Goal of the exercise | Print nothing except the lines of the listing below from the line with "htree_num_levels = 4 (unchanged)" to the line with "ns (-0.6254 ns)", each exactly as written, both ends included.

BEGIN Given data

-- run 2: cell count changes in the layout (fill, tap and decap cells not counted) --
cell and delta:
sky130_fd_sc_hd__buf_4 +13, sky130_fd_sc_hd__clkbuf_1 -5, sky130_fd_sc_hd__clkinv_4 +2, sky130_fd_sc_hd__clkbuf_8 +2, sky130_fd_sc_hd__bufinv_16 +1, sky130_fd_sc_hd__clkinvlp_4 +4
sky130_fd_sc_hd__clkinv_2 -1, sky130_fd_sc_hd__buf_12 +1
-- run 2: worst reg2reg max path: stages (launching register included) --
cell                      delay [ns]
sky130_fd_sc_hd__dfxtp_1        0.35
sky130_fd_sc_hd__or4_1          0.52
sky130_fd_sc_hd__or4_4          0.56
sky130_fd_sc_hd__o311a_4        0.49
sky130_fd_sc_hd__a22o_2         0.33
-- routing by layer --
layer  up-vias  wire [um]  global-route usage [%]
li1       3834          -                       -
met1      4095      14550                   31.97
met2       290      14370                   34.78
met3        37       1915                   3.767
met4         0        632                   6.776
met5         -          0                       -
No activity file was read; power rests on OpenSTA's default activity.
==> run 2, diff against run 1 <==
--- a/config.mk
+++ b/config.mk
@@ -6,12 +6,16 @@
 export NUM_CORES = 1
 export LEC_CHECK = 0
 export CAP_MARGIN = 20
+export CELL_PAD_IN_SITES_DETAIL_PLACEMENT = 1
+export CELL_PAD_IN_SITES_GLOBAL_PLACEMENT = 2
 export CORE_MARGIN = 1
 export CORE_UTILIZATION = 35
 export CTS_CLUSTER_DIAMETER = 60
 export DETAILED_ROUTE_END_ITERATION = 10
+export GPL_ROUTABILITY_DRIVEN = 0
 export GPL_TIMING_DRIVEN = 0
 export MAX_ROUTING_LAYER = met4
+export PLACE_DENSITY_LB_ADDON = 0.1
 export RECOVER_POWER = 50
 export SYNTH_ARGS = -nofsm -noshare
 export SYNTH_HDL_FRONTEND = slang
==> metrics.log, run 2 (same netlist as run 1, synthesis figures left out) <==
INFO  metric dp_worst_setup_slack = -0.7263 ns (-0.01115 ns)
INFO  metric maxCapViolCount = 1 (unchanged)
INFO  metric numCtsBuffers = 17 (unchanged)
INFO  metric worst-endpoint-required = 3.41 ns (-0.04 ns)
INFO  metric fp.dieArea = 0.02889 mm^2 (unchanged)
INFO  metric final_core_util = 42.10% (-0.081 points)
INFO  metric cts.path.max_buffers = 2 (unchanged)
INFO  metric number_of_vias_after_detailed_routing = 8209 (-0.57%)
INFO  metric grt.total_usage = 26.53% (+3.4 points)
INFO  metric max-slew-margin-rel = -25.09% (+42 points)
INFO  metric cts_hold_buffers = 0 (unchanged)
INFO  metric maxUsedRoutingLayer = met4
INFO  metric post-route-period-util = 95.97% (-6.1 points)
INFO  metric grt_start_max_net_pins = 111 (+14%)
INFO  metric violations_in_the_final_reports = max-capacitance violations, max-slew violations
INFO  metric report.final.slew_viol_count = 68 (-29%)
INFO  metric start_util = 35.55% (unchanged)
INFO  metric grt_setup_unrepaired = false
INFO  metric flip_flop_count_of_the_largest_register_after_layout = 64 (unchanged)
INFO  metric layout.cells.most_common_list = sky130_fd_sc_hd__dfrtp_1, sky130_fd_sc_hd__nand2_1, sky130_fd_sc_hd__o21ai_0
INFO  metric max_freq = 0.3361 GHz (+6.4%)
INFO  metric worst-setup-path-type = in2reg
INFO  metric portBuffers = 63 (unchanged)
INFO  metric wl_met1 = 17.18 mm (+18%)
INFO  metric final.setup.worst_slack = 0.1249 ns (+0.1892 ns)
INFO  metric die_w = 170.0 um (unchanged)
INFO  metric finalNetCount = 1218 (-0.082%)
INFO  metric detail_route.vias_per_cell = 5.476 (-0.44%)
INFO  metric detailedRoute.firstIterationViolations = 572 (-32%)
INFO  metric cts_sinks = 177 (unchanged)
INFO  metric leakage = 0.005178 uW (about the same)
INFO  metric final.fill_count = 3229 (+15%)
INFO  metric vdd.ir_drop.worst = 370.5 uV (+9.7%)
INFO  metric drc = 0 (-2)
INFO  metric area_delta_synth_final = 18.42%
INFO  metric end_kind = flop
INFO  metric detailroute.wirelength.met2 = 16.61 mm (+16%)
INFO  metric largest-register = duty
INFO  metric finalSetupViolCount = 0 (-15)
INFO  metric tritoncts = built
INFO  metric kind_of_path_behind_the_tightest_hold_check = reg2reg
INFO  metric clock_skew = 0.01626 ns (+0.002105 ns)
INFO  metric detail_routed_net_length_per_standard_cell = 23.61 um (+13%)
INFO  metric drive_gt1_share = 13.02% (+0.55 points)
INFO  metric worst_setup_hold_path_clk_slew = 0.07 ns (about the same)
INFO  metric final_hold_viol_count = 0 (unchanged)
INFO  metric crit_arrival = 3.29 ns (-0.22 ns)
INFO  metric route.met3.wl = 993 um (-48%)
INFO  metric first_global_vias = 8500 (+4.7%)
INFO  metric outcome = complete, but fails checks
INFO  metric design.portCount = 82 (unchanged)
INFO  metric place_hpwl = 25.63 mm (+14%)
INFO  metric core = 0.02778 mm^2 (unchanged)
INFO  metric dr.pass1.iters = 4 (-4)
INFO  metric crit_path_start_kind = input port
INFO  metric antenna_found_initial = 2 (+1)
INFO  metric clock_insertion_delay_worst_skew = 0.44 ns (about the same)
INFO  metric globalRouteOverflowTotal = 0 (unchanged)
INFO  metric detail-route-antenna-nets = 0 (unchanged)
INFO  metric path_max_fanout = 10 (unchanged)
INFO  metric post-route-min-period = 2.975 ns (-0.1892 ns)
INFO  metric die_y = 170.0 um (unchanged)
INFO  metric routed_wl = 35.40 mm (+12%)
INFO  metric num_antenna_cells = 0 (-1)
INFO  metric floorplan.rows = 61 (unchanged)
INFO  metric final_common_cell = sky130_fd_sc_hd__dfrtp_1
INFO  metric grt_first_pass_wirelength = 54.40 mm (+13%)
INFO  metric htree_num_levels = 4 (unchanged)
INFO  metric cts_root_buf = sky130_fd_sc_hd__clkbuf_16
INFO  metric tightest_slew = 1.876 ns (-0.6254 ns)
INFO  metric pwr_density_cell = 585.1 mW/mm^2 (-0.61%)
$ cat config.mk
export PLATFORM = sky130hd
export DESIGN_NAME = branch_ctx_decoder
export DESIGN_NICKNAME = d
export VERILOG_FILES = /design/src/rtl/branch_ctx_decoder.sv
export SDC_FILE = /design/constraint.sdc
export NUM_CORES = 1
export LEC_CHECK = 0
export ABC_CLOCK_PERIOD_IN_PS = 3000
export CAP_MARGIN = 25
export CORE_ASPECT_RATIO = 0.6
export CORE_UTILIZATION = 48
export DETAILED_ROUTE_END_ITERATION = 6
export PLACE_DENSITY = 0.7
export SETUP_SLACK_MARGIN = 0.4
export SKIP_CTS_REPAIR_TIMING = 1
export SLEW_MARGIN = 20
export SYNTH_ARGS = -nofsm -noshare
export SYNTH_HDL_FRONTEND = slang
export SYNTH_SLANG_ARGS = --single-unit
$ cat constraint.sdc
create_clock -name clk -period 3 [get_ports clk]
set_clock_uncertainty 0.05 [all_clocks]
set_input_delay 0.3 -clock clk [delete_from_list [all_inputs] [get_ports clk]]
set_output_delay 0.3 -clock clk [all_outputs]
set_load 0.05 [all_outputs]
$ cat src/rtl/alu_io_pkg.sv
// Constants and state encoding shared by the ALU operand loader, the result
// register and the ALU core.
package alu_io_pkg;

    localparam int WORD_W = 32;
    localparam int OUT_W  = 128;

    typedef enum logic {
        LOAD = 1'b0,
        FULL = 1'b1
    } state_t;

endpackage : alu_io_pkg

$ cat src/rtl/operand_loader.sv
// Assembles a {A, B} operand bundle from a narrow word stream (MSW first) and
// holds it for the ALU datapath until the datapath accepts it.
module operand_loader
    import alu_io_pkg::*;
#(
    parameter int WORD_W = alu_io_pkg::WORD_W,
    parameter int OUT_W  = alu_io_pkg::OUT_W
) (
    input  logic              clk,
    input  logic              rst,
    input  logic [WORD_W-1:0] in,
    input  logic              in_valid,
    input  logic              in_last,
    output logic              in_ready,
    output logic [OUT_W-1:0]  out,
    output logic              out_valid,
    input  logic              out_ready,
    output logic              err
);

    localparam int WORDS = OUT_W / WORD_W;
    localparam int IDX_W = (WORDS > 1) ? $clog2(WORDS) : 1;
    localparam logic [IDX_W-1:0] IDX_MAX = IDX_W'(WORDS - 1);

    state_t             state_reg;
    logic [IDX_W-1:0]   idx_reg;
    logic               err_reg;
    logic [WORD_W-1:0]  slot_reg [WORDS];

    logic in_xfer;
    logic short_last;

    assign in_ready   = (state_reg == LOAD) && !rst;
    assign out_valid  = (state_reg == FULL);
    assign err        = err_reg;
    assign in_xfer    = in_valid && in_ready;
    // A last word arriving before the final slot ends the bundle early.
    assign short_last = in_xfer && in_last && (idx_reg != IDX_MAX);

    // Slot gi holds word index gi; word 0 lands in the most significant slot.
    generate
        for (genvar gi = 0; gi < WORDS; gi++) begin : g_slot
            always_ff @(posedge clk) begin
                if (rst) begin
                    slot_reg[gi] <= '0;
                end else if (in_xfer) begin
                    if (idx_reg == IDX_W'(gi)) begin
                        slot_reg[gi] <= in;
                    end else if (short_last && (IDX_W'(gi) > idx_reg)) begin
                        slot_reg[gi] <= '0;
                    end
                end
            end

            assign out[OUT_W-1-gi*WORD_W -: WORD_W] = slot_reg[gi];
        end
    endgenerate

    always_ff @(posedge clk) begin
        if (rst) begin
            state_reg <= LOAD;
            idx_reg   <= '0;
            err_reg   <= 1'b0;
        end else begin
            case (state_reg)
                LOAD: begin
                    if (in_xfer) begin
                        if (idx_reg == IDX_MAX) begin
                            state_reg <= FULL;
                            if (!in_last) begin
                                err_reg <= 1'b1;
                            end
                        end else if (in_last) begin
                            state_reg <= FULL;
                            err_reg   <= 1'b1;
                        end else begin
                            idx_reg <= idx_reg + 1'b1;
                        end
                    end
                end
                FULL: begin
                    if (out_ready) begin
                        state_reg <= LOAD;
                        idx_reg   <= '0;
                    end
                end
                default: begin
                    state_reg <= LOAD;
                    idx_reg   <= '0;
                end
            endcase
        end
    end

endmodule : operand_loader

END Given data

Task solution |
INFO  metric htree_num_levels = 4 (unchanged)
INFO  metric cts_root_buf = sky130_fd_sc_hd__clkbuf_16
INFO  metric tightest_slew = 1.876 ns (-0.6254 ns)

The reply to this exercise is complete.